▸ Work required
Quote exactly and only this range of lines in the data below: the line that holds "localparam int BSR_OUT_LSB = IO_W;" to the line that holds "logic [IO_W-1:0] oe;", both included.
-*-
--- src/jid_pkg.sv ---
`default_nettype none
package jid_pkg;

   ////////////////////////////////////////////////////////////////////////
   // instruction register
   localparam int IR_W = 4;
   localparam logic [IR_W-1:0] OP_EXTEST = 4'h0;
   localparam logic [IR_W-1:0] OP_SAMPLE = 4'h1;
   localparam logic [IR_W-1:0] OP_IDCODE = 4'h2;
   localparam logic [IR_W-1:0] OP_HIGHZ = 4'h4;
   localparam logic [IR_W-1:0] OP_BYPASS = 4'hF;
   // capture pattern, two low bits fixed at 01
   localparam logic [IR_W-1:0] IR_CAPTURE = 4'h1;
   localparam logic [IR_W-1:0] IR_RESET = OP_IDCODE;

   ////////////////////////////////////////////////////////////////////////
   // identification word; field values are arbitrary
   localparam int ID_W = 32;
   localparam logic [3:0] ID_VERSION = 4'h1;
   localparam logic [15:0] ID_PART = 16'h5A3C;
   localparam logic [10:0] ID_MAKER = 11'h2D5;
   localparam logic [ID_W-1:0] ID_WORD = {ID_VERSION, ID_PART, ID_MAKER,
                                          1'b1};

   ////////////////////////////////////////////////////////////////////////
   // boundary cells: [7:0] inputs, [15:8] outputs, [23:16] enables
   localparam int IO_W = 8;
   localparam int BSR_W = 3 * IO_W;
   localparam int BSR_IN_LSB = 0;
   localparam int BSR_OUT_LSB = IO_W;
   localparam int BSR_OE_LSB = 2 * IO_W;
   localparam logic [BSR_W-1:0] BSR_RESET = 24'h000000;
   localparam logic [IO_W-1:0] IO_RESET = 8'h00;
   localparam logic [IO_W-1:0] IO_ALL_ON = 8'hFF;

   ////////////////////////////////////////////////////////////////////////
   // types
   typedef enum logic [3:0] {
      TAP_TLR, TAP_RTI, TAP_SEL_DR, TAP_CAP_DR, TAP_SH_DR, TAP_EX1_DR,
      TAP_PA_DR, TAP_EX2_DR, TAP_UPD_DR, TAP_SEL_IR, TAP_CAP_IR,
      TAP_SH_IR, TAP_EX1_IR, TAP_PA_IR, TAP_EX2_IR, TAP_UPD_IR
   } jid_tap_t;

   typedef enum logic [1:0] {DR_BSR, DR_ID, DR_BYP} jid_dr_sel_t;

   typedef struct packed {
      logic tck;
      logic tms;
      logic tdi;
      logic trst_n;
   } jid_pins_t;

   typedef struct packed {
      logic [IO_W-1:0] oe;
      logic [IO_W-1:0] val;
   } jid_io_t;

endpackage
`default_nettype wire

--- src/jid_sync.sv ---
`default_nettype none
module jid_sync
   import jid_pkg::*;
#(
   parameter int W = 1
)
(
   // clock and reset
   input wire logic clk_sys,
   input wire logic srst,
   // asynchronous level in, synchronous level out
   input wire logic [W-1:0] d,
   output logic [W-1:0] q
);

   typedef struct packed {
      logic [W-1:0] meta;
      logic [W-1:0] q;
   } jid_sync_st_t;

   jid_sync_st_t st_reg;
   jid_sync_st_t st_next;

   // meta feeds only the second stage
   always_comb
   begin
      st_next.meta = d;
      st_next.q = st_reg.meta;
   end

   always_ff @(posedge clk_sys)
   begin
      if (srst)
      begin
         st_reg <= '0;
      end
      else
      begin
         st_reg <= st_next;
      end
   end

   assign q = st_reg.q;

endmodule // jid_sync
`default_nettype wire

--- src/jid_bsr.sv ---
`default_nettype none
module jid_bsr
   import jid_pkg::*;
(
   // clock and reset
   input wire logic clk_sys,
   input wire logic srst,
   // controls, each a one-cycle pulse
   input wire logic cap_en,
   input wire logic shift_en,
   input wire logic upd_en,
   // serial and parallel data
   input wire logic tdi,
   input wire logic [BSR_W-1:0] par_in,
   output logic so,
   output logic [BSR_W-1:0] upd_q
);

   typedef struct packed {
      logic [BSR_W-1:0] sr;
      logic [BSR_W-1:0] upd;
   } jid_bsr_st_t;

   jid_bsr_st_t st_reg;
   jid_bsr_st_t st_next;

   always_comb
   begin
      st_next = st_reg;
      if (cap_en)
      begin
         st_next.sr = par_in;
      end
      else if (shift_en)
      begin
         st_next.sr = {tdi, st_reg.sr[BSR_W-1:1]};
      end
      // update stage only moves on update, so preloaded data survives
      if (upd_en)
      begin
         st_next.upd = st_reg.sr;
      end
   end

   always_ff @(posedge clk_sys)
   begin
      if (srst)
      begin
         st_reg.sr <= BSR_RESET;
         st_reg.upd <= BSR_RESET;
      end
      else
      begin
         st_reg <= st_next;
      end
   end

   assign so = st_reg.sr[0];
   assign upd_q = st_reg.upd;

   a_upd_hold:
      assert property (@(posedge clk_sys) disable iff (srst)
         !upd_en |=> upd_q == $past(upd_q))
      else $error("update stage changed without update");

   a_shift_step:
      assert property (@(posedge clk_sys) disable iff (srst)
         (shift_en && !cap_en) |=> so == $past(st_reg.sr[1]))
      else $error("boundary shift did not advance");

endmodule // jid_bsr
`default_nettype wire

--- src/jid_top.sv ---
// Function
// - EXTEST enters boundary-test mode with the boundary register on TDI-TDO.
// - under EXTEST the boundary cells drive the outputs and capture inputs.
// - IDCODE keeps the device functional and puts the ID register in path.
// - the ID register is a 32-bit shift register of maker, part, version.
// - scanning the ID register leaves functional behaviour untouched.
// - IDCODE is current after power-up, TRST and any Test-Logic-Reset.
// - SAMPLE/PRELOAD stays functional, selects and snapshots the boundary.
// - values preloaded into the boundary register are kept for EXTEST.
// - the high-impedance instruction disables every output.
// - high-impedance shifts through bypass without touching the boundary register.
// - BYPASS stays functional and shifts through a single stage.
// - the instruction register is four bits wide.
// - codes 0,1,2,4,F select EXTEST, SAMPLE, IDCODE, HIGHZ, BYPASS.
// - the bypass stage loads zero at the rising TCK edge in Capture-DR.
// - the ID word is 1 in bit 0, maker 11, part 16, version 4 bits.
`default_nettype none
module jid_top
   import jid_pkg::*;
(
   // clock and reset
   input wire logic clk_sys,
   input wire logic srst,
   // test port pins
   input wire logic tck,
   input wire logic tms,
   input wire logic tdi,
   input wire logic trst_n,
   output logic tdo,
   output logic tdo_oe,
   // core side
   input wire logic [IO_W-1:0] core_out,
   input wire logic [IO_W-1:0] core_oe,
   output logic [IO_W-1:0] core_in,
   output logic ext_mode,
   // device pins
   input wire logic [IO_W-1:0] pin_in,
   output logic [IO_W-1:0] pin_out,
   output logic [IO_W-1:0] pin_oe
);

   typedef struct packed {
      logic tck_d;
      jid_tap_t tap;
      logic [IR_W-1:0] ir_sr;
      logic [IR_W-1:0] ir;
      logic [ID_W-1:0] id_sr;
      logic byp;
      logic tdo;
      logic tdo_oe;
      jid_io_t pin;
      logic [IO_W-1:0] core_in;
      logic ext_mode;
   } jid_top_st_t;

   localparam jid_top_st_t ST_RST = '{
      tck_d: 1'b0, tap: TAP_TLR, ir_sr: IR_CAPTURE, ir: IR_RESET,
      id_sr: ID_WORD, byp: 1'b0, tdo: 1'b0, tdo_oe: 1'b0,
      pin: '{oe: IO_RESET, val: IO_RESET}, core_in: IO_RESET,
      ext_mode: 1'b0};

   jid_top_st_t st_reg;
   jid_top_st_t st_next;
   jid_pins_t pins_raw;
   jid_pins_t pins_s;
   logic [IO_W-1:0] pin_in_s;
   logic tck_rise;
   logic tck_fall;
   jid_dr_sel_t dr_sel;
   logic bsr_cap;
   logic bsr_shift;
   logic bsr_upd_en;
   logic bsr_so;
   logic [BSR_W-1:0] bsr_upd;
   logic dr_out;

   ////////////////////////////////////////////////////////////////////////
   // pin synchronisers; tck is sampled, not used as a clock

   assign pins_raw = '{tck: tck, tms: tms, tdi: tdi, trst_n: trst_n};

   jid_sync #(.W($bits(jid_pins_t))) u_sync_pins (
      .clk_sys(clk_sys),
      .srst(srst),
      .d(pins_raw),
      .q(pins_s)
   );

   jid_sync #(.W(IO_W)) u_sync_io (
      .clk_sys(clk_sys),
      .srst(srst),
      .d(pin_in),
      .q(pin_in_s)
   );

   assign tck_rise = pins_s.tck & ~st_reg.tck_d;
   assign tck_fall = ~pins_s.tck & st_reg.tck_d;

   ////////////////////////////////////////////////////////////////////////
   // tap sequencing

   function automatic jid_tap_t tap_next(jid_tap_t s, logic m);
      case (s)
         TAP_TLR: tap_next = m ? TAP_TLR : TAP_RTI;
         TAP_RTI: tap_next = m ? TAP_SEL_DR : TAP_RTI;
         TAP_SEL_DR: tap_next = m ? TAP_SEL_IR : TAP_CAP_DR;
         TAP_CAP_DR: tap_next = m ? TAP_EX1_DR : TAP_SH_DR;
         TAP_SH_DR: tap_next = m ? TAP_EX1_DR : TAP_SH_DR;
         TAP_EX1_DR: tap_next = m ? TAP_UPD_DR : TAP_PA_DR;
         TAP_PA_DR: tap_next = m ? TAP_EX2_DR : TAP_PA_DR;
         TAP_EX2_DR: tap_next = m ? TAP_UPD_DR : TAP_SH_DR;
         TAP_UPD_DR: tap_next = m ? TAP_SEL_DR : TAP_RTI;
         TAP_SEL_IR: tap_next = m ? TAP_TLR : TAP_CAP_IR;
         TAP_CAP_IR: tap_next = m ? TAP_EX1_IR : TAP_SH_IR;
         TAP_SH_IR: tap_next = m ? TAP_EX1_IR : TAP_SH_IR;
         TAP_EX1_IR: tap_next = m ? TAP_UPD_IR : TAP_PA_IR;
         TAP_PA_IR: tap_next = m ? TAP_EX2_IR : TAP_PA_IR;
         TAP_EX2_IR: tap_next = m ? TAP_UPD_IR : TAP_SH_IR;
         TAP_UPD_IR: tap_next = m ? TAP_SEL_DR : TAP_RTI;
         default: tap_next = TAP_TLR;
      endcase
   endfunction

   ////////////////////////////////////////////////////////////////////////
   // instruction decode and data register path

   always_comb
   begin
      case (st_reg.ir)
         OP_EXTEST, OP_SAMPLE: dr_sel = DR_BSR;
         OP_IDCODE: dr_sel = DR_ID;
         default: dr_sel = DR_BYP;
      endcase
   end

   always_comb
   begin
      case (dr_sel)
         DR_BSR: dr_out = bsr_so;
         DR_ID: dr_out = st_reg.id_sr[0];
         default: dr_out = st_reg.byp;
      endcase
   end

   assign bsr_cap = tck_rise && st_reg.tap == TAP_CAP_DR && dr_sel == DR_BSR;
   assign bsr_shift = tck_rise && st_reg.tap == TAP_SH_DR && dr_sel == DR_BSR;
   assign bsr_upd_en = tck_fall && st_reg.tap == TAP_UPD_DR &&
                       dr_sel == DR_BSR;

   // snapshot of what enters and leaves, in any boundary instruction
   jid_bsr u_bsr (
      .clk_sys(clk_sys),
      .srst(srst),
      .cap_en(bsr_cap),
      .shift_en(bsr_shift),
      .upd_en(bsr_upd_en),
      .tdi(pins_s.tdi),
      .par_in({core_oe, core_out, pin_in_s}),
      .so(bsr_so),
      .upd_q(bsr_upd)
   );

   ////////////////////////////////////////////////////////////////////////
   // state update

   always_comb
   begin
      st_next = st_reg;
      st_next.tck_d = pins_s.tck;
      if (tck_rise)
      begin
         st_next.tap = tap_next(st_reg.tap, pins_s.tms);
         case (st_reg.tap)
            TAP_CAP_IR: st_next.ir_sr = IR_CAPTURE;
            TAP_SH_IR: st_next.ir_sr = {pins_s.tdi, st_reg.ir_sr[IR_W-1:1]};
            TAP_CAP_DR:
            begin
               if (dr_sel == DR_ID)
               begin
                  st_next.id_sr = ID_WORD;
               end
               if (dr_sel == DR_BYP)
               begin
                  st_next.byp = 1'b0;
               end
            end
            TAP_SH_DR:
            begin
               if (dr_sel == DR_ID)
               begin
                  st_next.id_sr = {pins_s.tdi, st_reg.id_sr[ID_W-1:1]};
               end
               if (dr_sel == DR_BYP)
               begin
                  st_next.byp = pins_s.tdi;
               end
            end
            default:
            begin
               st_next.byp = st_reg.byp;
            end
         endcase
      end
      // tdo moves on the falling edge so the far end samples it stable
      if (tck_fall)
      begin
         st_next.tdo_oe = 1'b0;
         if (st_reg.tap == TAP_SH_IR)
         begin
            st_next.tdo = st_reg.ir_sr[0];
            st_next.tdo_oe = 1'b1;
         end
         else if (st_reg.tap == TAP_SH_DR)
         begin
            st_next.tdo = dr_out;
            st_next.tdo_oe = 1'b1;
         end
         if (st_reg.tap == TAP_UPD_IR)
         begin
            st_next.ir = st_reg.ir_sr;
         end
      end
      if (st_reg.tap == TAP_TLR)
      begin
         st_next.ir = IR_RESET;
      end
      if (!pins_s.trst_n)
      begin
         st_next.tap = TAP_TLR;
         st_next.ir = IR_RESET;
         st_next.tdo_oe = 1'b0;
      end
      // pin drive follows the current instruction only
      case (st_reg.ir)
         OP_EXTEST:
         begin
            st_next.pin.val = bsr_upd[BSR_OUT_LSB +: IO_W];
            st_next.pin.oe = bsr_upd[BSR_OE_LSB +: IO_W];
         end
         OP_HIGHZ:
         begin
            st_next.pin.val = core_out;
            st_next.pin.oe = IO_RESET;
         end
         default:
         begin
            st_next.pin.val = core_out;
            st_next.pin.oe = core_oe;
         end
      endcase
      st_next.ext_mode = st_reg.ir == OP_EXTEST;
      st_next.core_in = pin_in_s;
   end

   always_ff @(posedge clk_sys)
   begin
      if (srst)
      begin
         st_reg <= ST_RST;
      end
      else
      begin
         st_reg <= st_next;
      end
   end

   assign tdo = st_reg.tdo;
   assign tdo_oe = st_reg.tdo_oe;
   assign core_in = st_reg.core_in;
   assign ext_mode = st_reg.ext_mode;
   assign pin_out = st_reg.pin.val;
   assign pin_oe = st_reg.pin.oe;

   ////////////////////////////////////////////////////////////////////////
   // checks

   a_extest_drive:
      assert property (@(posedge clk_sys) disable iff (srst)
         st_reg.ir == OP_EXTEST |=>
         pin_out == $past(bsr_upd[BSR_OUT_LSB +: IO_W]) &&
         pin_oe == $past(bsr_upd[BSR_OE_LSB +: IO_W]) && ext_mode)
      else $error("extest pins not driven from boundary cells");

   a_highz_float:
      assert property (@(posedge clk_sys) disable iff (srst)
         st_reg.ir == OP_HIGHZ ##1 st_reg.ir == OP_HIGHZ |-> pin_oe == 8'h00)
      else $error("output enabled under high impedance");

   a_highz_bypass:
      assert property (@(posedge clk_sys) disable iff (srst)
         st_reg.ir == OP_HIGHZ |-> dr_sel == DR_BYP && !bsr_shift)
      else $error("high impedance not on bypass");

   a_func_pass:
      assert property (@(posedge clk_sys) disable iff (srst)
         (st_reg.ir != OP_EXTEST && st_reg.ir != OP_HIGHZ) |=>
         pin_out == $past(core_out) && pin_oe == $past(core_oe))
      else $error("functional outputs disturbed");

   a_trst_idcode:
      assert property (@(posedge clk_sys) disable iff (srst)
         !pins_s.trst_n |=> st_reg.ir == OP_IDCODE && st_reg.tap == TAP_TLR)
      else $error("test reset did not select identification");

   a_decode_map:
      assert property (@(posedge clk_sys) disable iff (srst)
         (st_reg.ir == OP_SAMPLE |-> dr_sel == DR_BSR) and
         (st_reg.ir == OP_IDCODE |-> dr_sel == DR_ID) and
         (st_reg.ir == OP_BYPASS |-> dr_sel == DR_BYP))
      else $error("instruction decode mismatch");

   a_bypass_zero:
      assert property (@(posedge clk_sys) disable iff (srst)
         tck_rise && st_reg.tap == TAP_CAP_DR && dr_sel == DR_BYP &&
         pins_s.trst_n |=> st_reg.byp == 1'b0)
      else $error("bypass stage did not capture zero");

   a_id_capture:
      assert property (@(posedge clk_sys) disable iff (srst)
         tck_rise && st_reg.tap == TAP_CAP_DR && dr_sel == DR_ID |=>
         st_reg.id_sr[0] == 1'b1 && st_reg.id_sr == ID_WORD)
      else $error("identification word not captured");

   a_tdo_shift:
      assert property (@(posedge clk_sys) disable iff (srst)
         tck_fall && st_reg.tap == TAP_SH_DR && dr_sel == DR_BYP &&
         pins_s.trst_n |=> tdo == $past(st_reg.byp) && tdo_oe)
      else $error("bypass bit not presented on tdo");

endmodule // jid_top
`default_nettype wire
-*-
▸ Output
   localparam int BSR_OUT_LSB = IO_W;
   localparam int BSR_OE_LSB = 2 * IO_W;
   localparam logic [BSR_W-1:0] BSR_RESET = 24'h000000;
   localparam logic [IO_W-1:0] IO_RESET = 8'h00;
   localparam logic [IO_W-1:0] IO_ALL_ON = 8'hFF;

   ////////////////////////////////////////////////////////////////////////
   // types
   typedef enum logic [3:0] {
      TAP_TLR, TAP_RTI, TAP_SEL_DR, TAP_CAP_DR, TAP_SH_DR, TAP_EX1_DR,
      TAP_PA_DR, TAP_EX2_DR, TAP_UPD_DR, TAP_SEL_IR, TAP_CAP_IR,
      TAP_SH_IR, TAP_EX1_IR, TAP_PA_IR, TAP_EX2_IR, TAP_UPD_IR
   } jid_tap_t;

   typedef enum logic [1:0] {DR_BSR, DR_ID, DR_BYP} jid_dr_sel_t;

   typedef struct packed {
      logic tck;
      logic tms;
      logic tdi;
      logic trst_n;
   } jid_pins_t;

   typedef struct packed {
      logic [IO_W-1:0] oe;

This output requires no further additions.